Aside from all of the entry-level music journalism jargon like “Dave Mustaine and co.” I eventually learned reading Columbia House newsletters, I don’t miss any of that old exercise of throwing my money against the wall to find out what sticks.

To Brooks, the power of an internet search box diminishes “commitment”: “You didn’t have to support local businesses or hang with freaky beatniks to hear Choking Victim anymore, so liking them became no better (or worse) than liking Pearl Jam.”

What’s wrong with that?

Two brief things:

First, supporting local businesses holds up assuming your town ever had a local business selling music other than a big-box chain. (Mine did, but only briefly.)

Second, having sat through an inordinate number of directionless conversations essentially boiling down to “obscure = always much better,” some of those freaky beatniks out there have horrible taste.

(Not to mention that going after a mainstream act like Pearl Jam — what with a fiercely active fanbase and a far-from-awful live experience — is essentially smearing poop on a garbage heap to attract more swarms of internet flies.)

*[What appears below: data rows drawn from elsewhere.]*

`config.mk`:
```
export PLATFORM = sky130hd
export DESIGN_NAME = column_event_queue_flat
export DESIGN_NICKNAME = d
export VERILOG_FILES = /design/src/rtl/column_event_queue_if.sv /design/src/rtl/column_event_queue.sv /design/src/flat_wrapper.sv
export SDC_FILE = /design/constraint.sdc
export NUM_CORES = 1
export LEC_CHECK = 0
export BUFFER_PORTS_ARGS = -buffer_cell sky130_fd_sc_hd__buf_2
export CORE_ASPECT_RATIO = 0.6
export CORE_UTILIZATION = 40
export DETAILED_ROUTE_END_ITERATION = 8
export GPL_ROUTABILITY_DRIVEN = 0
export GPL_TIMING_DRIVEN = 0
export PLACE_DENSITY = 0.59
export SLEW_MARGIN = 20
export SYNTH_ARGS = -nofsm -noshare
export SYNTH_HDL_FRONTEND = slang
export SYNTH_SLANG_ARGS = --single-unit
```
`constraint.sdc`:
```
create_clock -name PCLK -period 9.4 [get_ports PCLK]
set_input_delay 1.41 -clock PCLK [delete_from_list [all_inputs] [get_ports PCLK]]
set_output_delay 1.41 -clock PCLK [all_outputs]
set_load 0.05 [all_outputs]
```
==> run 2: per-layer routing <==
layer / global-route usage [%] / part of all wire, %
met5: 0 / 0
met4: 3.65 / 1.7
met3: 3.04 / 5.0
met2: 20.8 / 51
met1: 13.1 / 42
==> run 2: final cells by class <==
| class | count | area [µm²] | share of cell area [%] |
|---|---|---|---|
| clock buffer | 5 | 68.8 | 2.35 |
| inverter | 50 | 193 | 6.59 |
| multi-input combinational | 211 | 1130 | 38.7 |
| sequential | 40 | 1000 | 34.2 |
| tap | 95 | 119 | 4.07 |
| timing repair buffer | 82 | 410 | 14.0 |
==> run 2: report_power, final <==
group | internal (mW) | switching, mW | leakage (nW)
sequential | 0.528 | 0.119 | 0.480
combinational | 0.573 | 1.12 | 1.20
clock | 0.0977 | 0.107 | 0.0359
## src/rtl/feature_reader_2_pkg.sv

```systemverilog
// Shared constants for the layer-2 feature reader: default sizes, the
// controller state encoding and a small bit-count helper.
package feature_reader_2_pkg;

    localparam int DEF_DATA_WIDTH      = 16;
    localparam int DEF_POOL_ADDR_WIDTH = 10;
    localparam int DEF_NUM_PIXELS      = 784;
    localparam int DEF_RD_LATENCY      = 2;
    localparam int DEF_FIFO_DEPTH      = 4;

    localparam logic [1:0] S_IDLE  = 2'd0;
    localparam logic [1:0] S_READ  = 2'd1;
    localparam logic [1:0] S_DRAIN = 2'd2;
    localparam logic [1:0] S_FIN   = 2'd3;

    // Number of set bits in a (zero-extended) vector of in-flight flags.
    function automatic logic [7:0] count_ones(input logic [31:0] bits);
        logic [7:0] n;
        n = 8'd0;
        for (int i = 0; i < 32; i++) begin
            n = n + {7'd0, bits[i]};
        end
        return n;
    endfunction

endpackage

```

## src/rtl/feature_reader_2_rd_credit_fifo.sv

```systemverilog
// Small synchronous FIFO holding RAM read returns until the next layer
// accepts them. Each entry carries a last-pixel sideband bit; the fill
// count is exported so the controller can meter reads against free space.
module rd_credit_fifo #(
    parameter int DW    = 16,
    parameter int DEPTH = 4
) (
    input  logic                     clk,
    input  logic                     rst_n,
    input  logic                     flush,
    input  logic                     push,
    input  logic [DW-1:0]            push_data,
    input  logic                     push_last,
    input  logic                     pop,
    output logic [DW-1:0]            head_data,
    output logic                     head_last,
    output logic [$clog2(DEPTH):0]   count
);

    localparam int AW = $clog2(DEPTH);

    logic [DW-1:0] data_q [DEPTH];
    logic [DW-1:0] data_d [DEPTH];
    logic [DEPTH-1:0] last_q, last_d;
    logic [AW-1:0] rd_ptr_q, rd_ptr_d;
    logic [AW-1:0] wr_ptr_q, wr_ptr_d;
    logic [AW:0] count_q, count_d;
    logic pop_ok_s, push_ok_s;

    // Qualify pop/push: never pop empty, never push into a full FIFO unless a pop frees a slot.
    always_comb begin
        pop_ok_s  = pop && (count_q != (AW+1)'(0));
        push_ok_s = push && ((count_q != (AW+1)'(DEPTH)) || pop_ok_s);
    end

    // Next-state for storage, pointers and fill count; flush empties the queue.
    always_comb begin
        data_d   = data_q;
        last_d   = last_q;
        rd_ptr_d = rd_ptr_q;
        wr_ptr_d = wr_ptr_q;
        count_d  = count_q;
        if (flush) begin
            rd_ptr_d = {AW{1'b0}};
            wr_ptr_d = {AW{1'b0}};
            count_d  = (AW+1)'(0);
        end else begin
            if (push_ok_s) begin
                data_d[wr_ptr_q] = push_data;
                last_d[wr_ptr_q] = push_last;
                wr_ptr_d         = wr_ptr_q + AW'(1);
            end else begin
                wr_ptr_d = wr_ptr_q;
            end
            if (pop_ok_s) begin
                rd_ptr_d = rd_ptr_q + AW'(1);
            end else begin
                rd_ptr_d = rd_ptr_q;
            end
            count_d = count_q + (AW+1)'(push_ok_s) - (AW+1)'(pop_ok_s);
        end
    end

    // FIFO state registers with asynchronous clear.
    always_ff @(posedge clk or negedge rst_n) begin
        if (!rst_n) begin
            for (int i = 0; i < DEPTH; i++) begin
                data_q[i] <= {DW{1'b0}};
            end
            last_q   <= {DEPTH{1'b0}};
            rd_ptr_q <= {AW{1'b0}};
            wr_ptr_q <= {AW{1'b0}};
            count_q  <= (AW+1)'(0);
        end else begin
            data_q   <= data_d;
            last_q   <= last_d;
            rd_ptr_q <= rd_ptr_d;
            wr_ptr_q <= wr_ptr_d;
            count_q  <= count_d;
        end
    end

    assign head_data = data_q[rd_ptr_q];
    assign head_last = last_q[rd_ptr_q];
    assign count     = count_q;

endmodule

```

## src/rtl/feature_reader_2.sv

```systemverilog
// Layer-2 feature reader: reads a stored frame back through RAM port A and
// streams it pixel by pixel over a valid/ready handshake. Reads are issued
// only while the outstanding reads plus buffered pixels fit in the output
// FIFO, so downstream backpressure can never lose or repeat a pixel.
module feature_reader_2
    import feature_reader_2_pkg::*;
#(
    parameter int DATA_WIDTH      = DEF_DATA_WIDTH,
    parameter int POOL_ADDR_WIDTH = DEF_POOL_ADDR_WIDTH,
    parameter int NUM_PIXELS      = DEF_NUM_PIXELS,
    parameter int RD_LATENCY      = DEF_RD_LATENCY,
    parameter int FIFO_DEPTH      = DEF_FIFO_DEPTH
) (
    input  logic                        clock,
    input  logic                        reset,
    input  logic                        start,
    input  logic                        abort,
    input  logic [POOL_ADDR_WIDTH-1:0]  base_addr,
    input  logic [DATA_WIDTH-1:0]       data_q_a,
    output logic                        rden_a,
    output logic [POOL_ADDR_WIDTH-1:0]  address_a,
    output logic                        wren_a,
    output logic                        wren_b,
    output logic                        rden_b,
    output logic [DATA_WIDTH-1:0]       data_out,
    output logic                        data_valid,
    input  logic                        data_ready,
    output logic                        data_last,
    output logic                        busy,
    output logic                        done
);

    localparam int CNT_W  = POOL_ADDR_WIDTH + 1;
    localparam int FCNT_W = $clog2(FIFO_DEPTH) + 1;

    logic [1:0]                 state_q, state_d;
    logic [POOL_ADDR_WIDTH-1:0] base_q, base_d;
    logic [POOL_ADDR_WIDTH-1:0] addr_q, addr_d;
    logic [CNT_W-1:0]           issue_cnt_q, issue_cnt_d;
    logic                       rden_q, rden_d;
    logic                       rd_last_q, rd_last_d;
    logic [RD_LATENCY-1:0]      infl_q, infl_d;
    logic [RD_LATENCY-1:0]      infl_last_q, infl_last_d;
    logic                       busy_q, busy_d;
    logic                       done_q, done_d;

    logic [FCNT_W-1:0]          fifo_cnt_s;
    logic [DATA_WIDTH-1:0]      head_data_s;
    logic                       head_last_s;
    logic                       fifo_valid_s;
    logic                       pop_s;
    logic                       push_s;
    logic                       flush_s;
    logic                       can_issue_s;
    logic                       last_issue_s;
    logic                       frame_end_s;
    logic [7:0]                 inflight_s;
    logic [7:0]                 occupancy_s;

    // Credit bookkeeping: a read counts from the cycle rden_a is high until its
    // data lands in the FIFO; a pop on this edge already frees its slot.
    always_comb begin
        fifo_valid_s = (fifo_cnt_s != FCNT_W'(0));
        pop_s        = fifo_valid_s && data_ready;
        push_s       = infl_q[RD_LATENCY-1];
        flush_s      = abort && (state_q != S_IDLE);
        inflight_s   = {7'd0, rden_q} + count_ones(32'(infl_q));
        occupancy_s  = inflight_s + 8'(fifo_cnt_s) - {7'd0, pop_s};
        can_issue_s  = (occupancy_s < 8'(FIFO_DEPTH));
        last_issue_s = (issue_cnt_q == CNT_W'(NUM_PIXELS - 1));
        frame_end_s  = pop_s && head_last_s && (fifo_cnt_s == FCNT_W'(1)) &&
                       (inflight_s == 8'd0);
    end

    // Controller next-state: frame sequencing, read issue and in-flight tracking.
    always_comb begin
        state_d     = state_q;
        base_d      = base_q;
        addr_d      = addr_q;
        issue_cnt_d = issue_cnt_q;
        rden_d      = 1'b0;
        rd_last_d   = 1'b0;
        done_d      = 1'b0;
        infl_d      = {RD_LATENCY{1'b0}};
        infl_last_d = {RD_LATENCY{1'b0}};

        // Valid bits follow each read the RAM has sampled until its data returns.
        infl_d[0]      = rden_q;
        infl_last_d[0] = rd_last_q;
        for (int i = 1; i < RD_LATENCY; i++) begin
            infl_d[i]      = infl_q[i-1];
            infl_last_d[i] = infl_last_q[i-1];
        end

        case (state_q)
            S_IDLE: begin
                if (start) begin
                    base_d      = base_addr;
                    issue_cnt_d = {CNT_W{1'b0}};
                    state_d     = S_READ;
                end else begin
                    state_d = S_IDLE;
                end
            end
            S_READ: begin
                if (can_issue_s) begin
                    rden_d      = 1'b1;
                    addr_d      = base_q + issue_cnt_q[POOL_ADDR_WIDTH-1:0];
                    rd_last_d   = last_issue_s;
                    issue_cnt_d = issue_cnt_q + CNT_W'(1);
                    if (last_issue_s) begin
                        state_d = S_DRAIN;
                    end else begin
                        state_d = S_READ;
                    end
                end else begin
                    state_d = S_READ;
                end
            end
            S_DRAIN: begin
                if (frame_end_s) begin
                    state_d = S_FIN;
                    done_d  = 1'b1;
                end else begin
                    state_d = S_DRAIN;
                end
            end
            S_FIN: begin
                state_d = S_IDLE;
            end
            default: begin
                state_d = S_IDLE;
            end
        endcase

        // Abort wins over everything: drop reads in flight and return to idle.
        if (flush_s) begin
            state_d     = S_IDLE;
            rden_d      = 1'b0;
            rd_last_d   = 1'b0;
            done_d      = 1'b0;
            infl_d      = {RD_LATENCY{1'b0}};
            infl_last_d = {RD_LATENCY{1'b0}};
        end else begin
            state_d = state_d;
        end

        busy_d = (state_d == S_READ) || (state_d == S_DRAIN);
    end

    // Controller registers with asynchronous clear.
    always_ff @(posedge clock or negedge reset) begin
        if (!reset) begin
            state_q     <= S_IDLE;
            base_q      <= {POOL_ADDR_WIDTH{1'b0}};
            addr_q      <= {POOL_ADDR_WIDTH{1'b0}};
            issue_cnt_q <= {CNT_W{1'b0}};
            rden_q      <= 1'b0;
            rd_last_q   <= 1'b0;
            infl_q      <= {RD_LATENCY{1'b0}};
            infl_last_q <= {RD_LATENCY{1'b0}};
            busy_q      <= 1'b0;
            done_q      <= 1'b0;
        end else begin
            state_q     <= state_d;
            base_q      <= base_d;
            addr_q      <= addr_d;
            issue_cnt_q <= issue_cnt_d;
            rden_q      <= rden_d;
            rd_last_q   <= rd_last_d;
            infl_q      <= infl_d;
            infl_last_q <= infl_last_d;
            busy_q      <= busy_d;
            done_q      <= done_d;
        end
    end

    rd_credit_fifo #(
        .DW    (DATA_WIDTH),
        .DEPTH (FIFO_DEPTH)
    ) u_fifo (
        .clk       (clock),
        .rst_n     (reset),
        .flush     (flush_s),
        .push      (push_s),
        .push_data (data_q_a),
        .push_last (infl_last_q[RD_LATENCY-1]),
        .pop       (pop_s),
        .head_data (head_data_s),
        .head_last (head_last_s),
        .count     (fifo_cnt_s)
    );

    assign rden_a     = rden_q;
    assign address_a  = addr_q;
    assign wren_a     = 1'b0;
    assign wren_b     = 1'b0;
    assign rden_b     = 1'b0;
    assign data_valid = fifo_valid_s;
    assign data_out   = fifo_valid_s ? head_data_s : {DATA_WIDTH{1'b0}};
    assign data_last  = fifo_valid_s & head_last_s;
    assign busy       = busy_q;
    assign done       = done_q;

endmodule
```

Today, it’s theoretically possible for anyone who feels like it to evaluate Choking Victim or the Slits or Kraftwerk or White Boyfriend or whomever, and this seems to bother Brooks immeasurably. Buh-bye, cultural elite. Or maybe it’s just a chance for anyone older than 19 and holding down a full-time job getting exposed to something better than what’s lurking in a Starbucks endcap. A whole lot less time spent searching and then lugging around physical media means more time actually listening to songs that will make your heart want to explode into a million pieces.

So congratulations, Dan Brooks. You got the internet talking about how “everything’s amazing and nobody’s happy” when it comes to even semi-cool consumers realizing they have options beyond the Fray’s “How to Save a Life” to assuage teenage frustration. Well, I am happy, mostly. You also got me to stream some Choking Victim today. I hoped I would dislike it as much as I did your article, but I didn’t.